Copy, from the material below, each line where "layout" shows up.

== Segment start ==

What follows belongs to an exercise in optimizing a design on an open flow for small area, a short achievable clock period and few clock cycles per item; a production flow would make more cautious choices.
At most, simulation tests tie the RTL to the original design; equivalence was not proved.
For run 4, only the layout was checked, not whether the RTL still works.

<file path="flow/flow/run.sh">
#!/bin/bash
# Standard layout, with the port buffers made of the smallest buffer cell.
set -euo pipefail
export BUFFER_PORTS_ARGS="-buffer_cell sky130_fd_sc_hd__buf_1"
export SETUP_SLACK_MARGIN=10.5
export PLACE_PINS_ARGS="-min_distance 1 -min_distance_in_tracks"
bash standard.sh > standard_flow.log 2>&1
</file>
<file path="flow/standard.sh">
#!/bin/bash
# synth_recipe.tcl (not shown) runs the flow's synth.tcl, then flattens the netlist and writes it again
# the make line also repeats each setting of config.mk as NAME=value (left out here)
make -C /OpenROAD-flow-scripts/flow DESIGN_CONFIG=/design/flow/config.mk WORK_HOME=/design/flow/orfs CLKGATE_MAP_FILE= SYNTH_SCRIPT=/design/flow/synth_recipe.tcl "${@:-finish}"
</file>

== Segment end ==

> **THE ANSWER**:
For run 4, only the layout was checked, not whether the RTL still works.
# Standard layout, with the port buffers made of the smallest buffer cell.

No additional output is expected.